**Work required:** Pick out and copy every line below that has the word "vias".

**Available records:**
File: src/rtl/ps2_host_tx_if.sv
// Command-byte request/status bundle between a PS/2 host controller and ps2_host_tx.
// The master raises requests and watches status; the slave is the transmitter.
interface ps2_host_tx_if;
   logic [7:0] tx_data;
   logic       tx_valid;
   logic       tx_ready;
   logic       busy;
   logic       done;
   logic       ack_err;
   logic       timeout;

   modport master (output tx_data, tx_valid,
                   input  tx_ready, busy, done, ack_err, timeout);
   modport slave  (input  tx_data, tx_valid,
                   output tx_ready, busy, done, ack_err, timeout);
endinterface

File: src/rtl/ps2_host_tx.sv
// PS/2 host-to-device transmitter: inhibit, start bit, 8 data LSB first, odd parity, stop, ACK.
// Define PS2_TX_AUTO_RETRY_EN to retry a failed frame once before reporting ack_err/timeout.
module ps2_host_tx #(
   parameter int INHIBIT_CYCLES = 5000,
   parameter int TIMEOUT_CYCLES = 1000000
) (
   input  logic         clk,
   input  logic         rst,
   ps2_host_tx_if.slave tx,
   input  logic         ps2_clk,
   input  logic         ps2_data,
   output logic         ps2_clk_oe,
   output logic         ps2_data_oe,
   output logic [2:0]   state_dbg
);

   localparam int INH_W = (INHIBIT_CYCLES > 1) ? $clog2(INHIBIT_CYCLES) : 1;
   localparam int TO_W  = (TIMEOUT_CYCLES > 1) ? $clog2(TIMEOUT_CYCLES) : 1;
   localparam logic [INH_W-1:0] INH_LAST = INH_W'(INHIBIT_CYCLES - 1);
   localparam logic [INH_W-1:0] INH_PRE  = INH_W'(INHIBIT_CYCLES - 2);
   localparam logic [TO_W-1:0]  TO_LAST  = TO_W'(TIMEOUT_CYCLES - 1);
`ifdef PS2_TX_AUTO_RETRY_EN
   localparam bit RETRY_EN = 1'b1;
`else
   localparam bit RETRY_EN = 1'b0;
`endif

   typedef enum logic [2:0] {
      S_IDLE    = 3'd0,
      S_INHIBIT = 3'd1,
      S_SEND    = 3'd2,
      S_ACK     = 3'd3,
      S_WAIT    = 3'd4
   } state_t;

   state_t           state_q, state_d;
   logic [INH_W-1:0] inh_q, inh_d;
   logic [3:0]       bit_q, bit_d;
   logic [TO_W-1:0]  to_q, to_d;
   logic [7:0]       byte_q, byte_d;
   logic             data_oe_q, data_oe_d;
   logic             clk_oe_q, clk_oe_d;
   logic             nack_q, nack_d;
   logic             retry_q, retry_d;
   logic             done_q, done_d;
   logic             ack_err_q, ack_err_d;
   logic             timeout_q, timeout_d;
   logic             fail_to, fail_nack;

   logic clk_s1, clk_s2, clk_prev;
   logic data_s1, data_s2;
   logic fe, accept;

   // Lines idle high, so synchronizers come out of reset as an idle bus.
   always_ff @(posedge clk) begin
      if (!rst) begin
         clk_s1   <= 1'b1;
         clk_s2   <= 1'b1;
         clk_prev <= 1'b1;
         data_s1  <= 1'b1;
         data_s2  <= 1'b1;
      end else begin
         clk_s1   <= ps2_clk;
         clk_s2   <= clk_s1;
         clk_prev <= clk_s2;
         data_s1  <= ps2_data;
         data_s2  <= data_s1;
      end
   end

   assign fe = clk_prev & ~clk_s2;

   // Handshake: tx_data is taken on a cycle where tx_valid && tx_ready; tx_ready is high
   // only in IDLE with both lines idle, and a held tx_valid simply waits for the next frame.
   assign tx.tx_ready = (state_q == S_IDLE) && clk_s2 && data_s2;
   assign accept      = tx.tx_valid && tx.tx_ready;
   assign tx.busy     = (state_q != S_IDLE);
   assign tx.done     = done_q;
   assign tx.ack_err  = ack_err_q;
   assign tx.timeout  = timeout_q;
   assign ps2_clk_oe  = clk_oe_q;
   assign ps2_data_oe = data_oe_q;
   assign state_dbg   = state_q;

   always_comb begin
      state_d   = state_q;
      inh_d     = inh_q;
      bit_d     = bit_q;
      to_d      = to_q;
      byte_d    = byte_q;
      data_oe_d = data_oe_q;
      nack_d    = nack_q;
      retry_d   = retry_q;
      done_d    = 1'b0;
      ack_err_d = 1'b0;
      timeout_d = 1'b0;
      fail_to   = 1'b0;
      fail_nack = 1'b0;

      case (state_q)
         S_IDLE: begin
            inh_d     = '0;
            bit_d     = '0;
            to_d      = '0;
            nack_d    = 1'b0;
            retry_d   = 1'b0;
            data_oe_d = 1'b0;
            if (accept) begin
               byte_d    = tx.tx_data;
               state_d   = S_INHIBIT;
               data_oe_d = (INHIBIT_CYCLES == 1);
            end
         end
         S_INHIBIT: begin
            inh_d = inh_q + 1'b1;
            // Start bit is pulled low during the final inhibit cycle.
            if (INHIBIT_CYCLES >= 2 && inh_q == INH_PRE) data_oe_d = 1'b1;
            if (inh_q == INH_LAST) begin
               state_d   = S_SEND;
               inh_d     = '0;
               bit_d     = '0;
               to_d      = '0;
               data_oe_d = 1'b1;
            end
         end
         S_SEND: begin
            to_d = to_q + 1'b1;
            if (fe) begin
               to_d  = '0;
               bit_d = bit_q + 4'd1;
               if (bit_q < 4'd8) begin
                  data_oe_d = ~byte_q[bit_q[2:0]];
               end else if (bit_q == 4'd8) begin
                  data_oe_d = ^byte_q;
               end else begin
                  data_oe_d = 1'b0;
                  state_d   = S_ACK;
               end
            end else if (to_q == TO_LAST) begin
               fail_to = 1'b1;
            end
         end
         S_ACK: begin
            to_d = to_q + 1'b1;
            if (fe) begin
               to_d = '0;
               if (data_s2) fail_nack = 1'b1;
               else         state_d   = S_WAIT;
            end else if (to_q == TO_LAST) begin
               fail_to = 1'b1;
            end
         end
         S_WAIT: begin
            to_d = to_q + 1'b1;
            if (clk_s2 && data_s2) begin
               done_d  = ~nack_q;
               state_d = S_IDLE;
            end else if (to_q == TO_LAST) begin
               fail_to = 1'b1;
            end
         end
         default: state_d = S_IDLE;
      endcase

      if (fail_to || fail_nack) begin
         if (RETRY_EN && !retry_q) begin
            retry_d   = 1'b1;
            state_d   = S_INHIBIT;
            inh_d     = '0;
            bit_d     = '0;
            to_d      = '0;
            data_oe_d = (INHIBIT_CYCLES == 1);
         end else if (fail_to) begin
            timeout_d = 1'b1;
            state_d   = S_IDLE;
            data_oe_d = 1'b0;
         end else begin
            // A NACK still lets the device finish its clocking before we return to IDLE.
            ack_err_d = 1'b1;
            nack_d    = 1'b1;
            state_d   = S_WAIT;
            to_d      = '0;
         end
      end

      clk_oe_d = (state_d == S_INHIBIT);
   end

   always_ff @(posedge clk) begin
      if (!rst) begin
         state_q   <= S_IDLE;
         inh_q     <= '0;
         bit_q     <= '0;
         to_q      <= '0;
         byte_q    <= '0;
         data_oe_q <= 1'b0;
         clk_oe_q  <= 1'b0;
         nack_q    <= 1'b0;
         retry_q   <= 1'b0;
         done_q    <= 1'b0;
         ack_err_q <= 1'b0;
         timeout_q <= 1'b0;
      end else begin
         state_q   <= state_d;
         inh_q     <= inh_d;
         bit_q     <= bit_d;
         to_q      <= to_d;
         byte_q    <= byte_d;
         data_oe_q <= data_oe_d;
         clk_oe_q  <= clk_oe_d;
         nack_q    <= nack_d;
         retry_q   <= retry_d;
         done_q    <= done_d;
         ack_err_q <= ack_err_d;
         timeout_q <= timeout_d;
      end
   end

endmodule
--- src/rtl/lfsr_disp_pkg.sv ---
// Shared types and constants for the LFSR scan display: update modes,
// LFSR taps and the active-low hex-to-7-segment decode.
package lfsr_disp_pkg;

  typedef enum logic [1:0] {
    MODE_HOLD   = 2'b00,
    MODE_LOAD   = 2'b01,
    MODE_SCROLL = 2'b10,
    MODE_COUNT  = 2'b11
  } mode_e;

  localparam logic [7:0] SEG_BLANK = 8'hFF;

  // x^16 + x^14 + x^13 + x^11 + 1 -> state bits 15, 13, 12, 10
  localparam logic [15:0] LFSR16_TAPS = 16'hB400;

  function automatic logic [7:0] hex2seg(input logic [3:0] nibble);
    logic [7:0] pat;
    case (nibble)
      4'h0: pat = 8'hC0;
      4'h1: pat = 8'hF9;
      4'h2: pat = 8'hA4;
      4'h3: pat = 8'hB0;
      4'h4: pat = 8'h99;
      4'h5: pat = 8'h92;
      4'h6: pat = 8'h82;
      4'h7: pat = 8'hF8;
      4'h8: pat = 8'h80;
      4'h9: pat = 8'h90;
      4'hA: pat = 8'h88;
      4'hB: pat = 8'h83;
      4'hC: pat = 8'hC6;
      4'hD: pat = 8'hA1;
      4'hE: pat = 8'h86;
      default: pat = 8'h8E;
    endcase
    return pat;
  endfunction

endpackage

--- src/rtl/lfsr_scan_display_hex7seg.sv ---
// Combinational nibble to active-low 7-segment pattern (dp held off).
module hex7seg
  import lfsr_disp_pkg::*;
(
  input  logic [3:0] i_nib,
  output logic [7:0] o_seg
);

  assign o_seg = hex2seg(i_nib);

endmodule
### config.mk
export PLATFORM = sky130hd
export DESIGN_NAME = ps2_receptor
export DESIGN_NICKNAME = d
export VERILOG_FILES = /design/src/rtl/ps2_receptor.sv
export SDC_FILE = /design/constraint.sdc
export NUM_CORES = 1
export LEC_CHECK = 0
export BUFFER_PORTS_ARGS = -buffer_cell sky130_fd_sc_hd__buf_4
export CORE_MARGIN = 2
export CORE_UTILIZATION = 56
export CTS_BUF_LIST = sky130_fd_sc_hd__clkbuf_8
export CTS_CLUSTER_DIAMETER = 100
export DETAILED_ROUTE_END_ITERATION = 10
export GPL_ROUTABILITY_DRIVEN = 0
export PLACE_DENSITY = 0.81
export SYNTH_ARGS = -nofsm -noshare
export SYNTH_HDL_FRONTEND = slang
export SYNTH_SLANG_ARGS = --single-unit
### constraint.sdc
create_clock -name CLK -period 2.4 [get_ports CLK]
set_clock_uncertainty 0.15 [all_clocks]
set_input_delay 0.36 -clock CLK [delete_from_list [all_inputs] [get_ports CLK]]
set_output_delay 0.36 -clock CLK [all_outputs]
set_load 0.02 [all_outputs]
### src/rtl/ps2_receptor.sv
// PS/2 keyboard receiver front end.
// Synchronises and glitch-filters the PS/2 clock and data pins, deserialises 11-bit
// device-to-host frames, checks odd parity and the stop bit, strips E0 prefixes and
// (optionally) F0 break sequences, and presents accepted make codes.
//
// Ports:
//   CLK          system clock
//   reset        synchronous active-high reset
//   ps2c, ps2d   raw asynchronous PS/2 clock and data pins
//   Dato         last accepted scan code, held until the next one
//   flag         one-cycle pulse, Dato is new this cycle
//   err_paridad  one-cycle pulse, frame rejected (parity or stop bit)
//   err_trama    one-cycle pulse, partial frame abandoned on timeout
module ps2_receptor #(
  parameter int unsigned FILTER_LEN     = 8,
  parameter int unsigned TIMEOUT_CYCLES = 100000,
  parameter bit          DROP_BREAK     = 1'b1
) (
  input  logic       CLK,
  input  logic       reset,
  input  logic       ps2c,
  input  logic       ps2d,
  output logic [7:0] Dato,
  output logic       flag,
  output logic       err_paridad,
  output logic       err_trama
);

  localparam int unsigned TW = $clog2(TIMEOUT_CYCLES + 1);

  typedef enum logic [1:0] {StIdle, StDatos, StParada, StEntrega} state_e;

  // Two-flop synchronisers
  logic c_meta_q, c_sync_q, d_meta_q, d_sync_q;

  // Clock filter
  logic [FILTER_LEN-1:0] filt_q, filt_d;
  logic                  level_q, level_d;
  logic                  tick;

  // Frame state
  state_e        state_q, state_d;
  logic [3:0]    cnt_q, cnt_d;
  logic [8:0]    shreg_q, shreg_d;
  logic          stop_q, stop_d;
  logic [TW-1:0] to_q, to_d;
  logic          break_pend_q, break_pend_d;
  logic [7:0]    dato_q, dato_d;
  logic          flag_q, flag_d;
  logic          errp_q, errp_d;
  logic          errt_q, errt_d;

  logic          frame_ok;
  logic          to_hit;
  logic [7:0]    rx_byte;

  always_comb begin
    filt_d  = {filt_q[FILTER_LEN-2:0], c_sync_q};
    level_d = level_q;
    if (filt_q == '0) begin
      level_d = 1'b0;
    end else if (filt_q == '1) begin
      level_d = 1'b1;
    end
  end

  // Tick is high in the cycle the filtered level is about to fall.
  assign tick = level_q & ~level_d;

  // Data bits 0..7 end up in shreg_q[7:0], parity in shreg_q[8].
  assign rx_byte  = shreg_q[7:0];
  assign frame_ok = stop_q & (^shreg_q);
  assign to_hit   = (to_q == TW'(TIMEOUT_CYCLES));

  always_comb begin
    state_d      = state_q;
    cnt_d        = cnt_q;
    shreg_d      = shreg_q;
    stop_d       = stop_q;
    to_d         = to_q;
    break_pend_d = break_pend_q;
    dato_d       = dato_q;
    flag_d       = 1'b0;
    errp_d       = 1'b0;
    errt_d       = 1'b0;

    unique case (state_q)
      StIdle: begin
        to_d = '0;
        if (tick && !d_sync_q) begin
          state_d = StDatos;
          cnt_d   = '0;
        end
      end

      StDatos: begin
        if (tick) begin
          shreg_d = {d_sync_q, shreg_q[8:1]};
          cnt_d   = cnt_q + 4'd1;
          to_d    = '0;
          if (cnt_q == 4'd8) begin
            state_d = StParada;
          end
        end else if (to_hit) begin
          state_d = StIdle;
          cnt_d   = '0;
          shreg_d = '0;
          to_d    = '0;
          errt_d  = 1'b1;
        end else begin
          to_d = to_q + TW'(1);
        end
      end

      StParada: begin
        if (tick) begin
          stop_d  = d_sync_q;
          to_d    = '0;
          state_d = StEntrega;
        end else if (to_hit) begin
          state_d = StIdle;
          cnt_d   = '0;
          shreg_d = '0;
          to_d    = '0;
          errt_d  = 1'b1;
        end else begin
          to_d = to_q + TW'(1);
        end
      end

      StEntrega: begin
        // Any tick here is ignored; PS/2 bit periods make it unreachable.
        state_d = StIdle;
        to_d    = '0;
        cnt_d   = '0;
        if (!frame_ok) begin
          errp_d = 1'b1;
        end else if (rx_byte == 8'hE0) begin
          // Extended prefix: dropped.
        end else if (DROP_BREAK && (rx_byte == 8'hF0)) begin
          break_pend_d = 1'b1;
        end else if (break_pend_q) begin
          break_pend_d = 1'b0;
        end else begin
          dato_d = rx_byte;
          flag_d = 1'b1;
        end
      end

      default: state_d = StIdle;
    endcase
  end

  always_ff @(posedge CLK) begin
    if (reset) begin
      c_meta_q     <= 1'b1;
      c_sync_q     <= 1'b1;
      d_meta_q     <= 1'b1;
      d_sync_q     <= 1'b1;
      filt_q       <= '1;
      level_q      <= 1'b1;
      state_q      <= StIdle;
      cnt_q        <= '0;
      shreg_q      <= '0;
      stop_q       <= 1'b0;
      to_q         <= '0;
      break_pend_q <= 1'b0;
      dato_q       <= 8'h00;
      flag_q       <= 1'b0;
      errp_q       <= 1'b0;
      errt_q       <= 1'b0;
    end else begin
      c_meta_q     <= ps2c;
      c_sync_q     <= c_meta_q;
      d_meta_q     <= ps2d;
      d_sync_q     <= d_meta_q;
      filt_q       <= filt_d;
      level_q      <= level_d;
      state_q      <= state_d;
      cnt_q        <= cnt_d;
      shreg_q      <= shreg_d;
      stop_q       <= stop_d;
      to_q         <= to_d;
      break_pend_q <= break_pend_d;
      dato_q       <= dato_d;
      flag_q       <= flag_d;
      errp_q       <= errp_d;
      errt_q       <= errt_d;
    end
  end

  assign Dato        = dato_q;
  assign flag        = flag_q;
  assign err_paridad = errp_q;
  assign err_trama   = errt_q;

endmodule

--

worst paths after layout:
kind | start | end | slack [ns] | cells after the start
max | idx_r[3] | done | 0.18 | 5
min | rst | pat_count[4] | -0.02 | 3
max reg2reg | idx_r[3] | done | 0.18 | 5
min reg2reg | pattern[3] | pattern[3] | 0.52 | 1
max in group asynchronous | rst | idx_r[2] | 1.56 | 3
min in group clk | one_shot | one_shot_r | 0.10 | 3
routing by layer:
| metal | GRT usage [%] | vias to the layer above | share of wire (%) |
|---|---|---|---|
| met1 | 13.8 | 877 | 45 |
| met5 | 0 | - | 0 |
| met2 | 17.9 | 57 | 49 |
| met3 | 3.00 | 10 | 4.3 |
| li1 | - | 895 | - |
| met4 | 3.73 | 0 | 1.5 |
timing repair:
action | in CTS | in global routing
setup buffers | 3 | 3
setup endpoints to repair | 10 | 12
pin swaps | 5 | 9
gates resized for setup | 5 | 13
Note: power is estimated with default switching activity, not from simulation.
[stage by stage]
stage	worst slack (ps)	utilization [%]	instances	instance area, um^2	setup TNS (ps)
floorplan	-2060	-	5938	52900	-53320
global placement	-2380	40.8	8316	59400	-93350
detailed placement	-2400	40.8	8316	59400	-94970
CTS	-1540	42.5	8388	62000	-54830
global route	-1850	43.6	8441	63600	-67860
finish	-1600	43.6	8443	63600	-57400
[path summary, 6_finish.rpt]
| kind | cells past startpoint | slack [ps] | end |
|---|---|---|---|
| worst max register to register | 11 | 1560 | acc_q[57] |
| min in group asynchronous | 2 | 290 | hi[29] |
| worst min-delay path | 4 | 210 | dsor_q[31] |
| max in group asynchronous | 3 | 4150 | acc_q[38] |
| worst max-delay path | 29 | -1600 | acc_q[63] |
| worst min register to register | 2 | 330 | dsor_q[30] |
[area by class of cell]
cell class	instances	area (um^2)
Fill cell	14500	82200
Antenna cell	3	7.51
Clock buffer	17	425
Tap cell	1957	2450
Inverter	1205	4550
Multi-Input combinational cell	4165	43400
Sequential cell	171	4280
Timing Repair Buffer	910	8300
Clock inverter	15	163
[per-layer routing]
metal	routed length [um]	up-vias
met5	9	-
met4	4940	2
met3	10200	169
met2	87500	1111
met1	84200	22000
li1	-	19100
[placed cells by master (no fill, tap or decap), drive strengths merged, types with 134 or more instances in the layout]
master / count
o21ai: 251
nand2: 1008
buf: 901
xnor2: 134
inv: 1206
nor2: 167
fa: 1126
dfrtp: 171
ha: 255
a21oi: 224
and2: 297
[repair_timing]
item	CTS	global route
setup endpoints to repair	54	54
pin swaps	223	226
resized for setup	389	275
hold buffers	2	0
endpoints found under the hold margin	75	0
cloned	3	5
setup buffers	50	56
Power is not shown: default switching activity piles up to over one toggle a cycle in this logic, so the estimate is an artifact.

**Response area:**
| metal | GRT usage [%] | vias to the layer above | share of wire (%) |
metal	routed length [um]	up-vias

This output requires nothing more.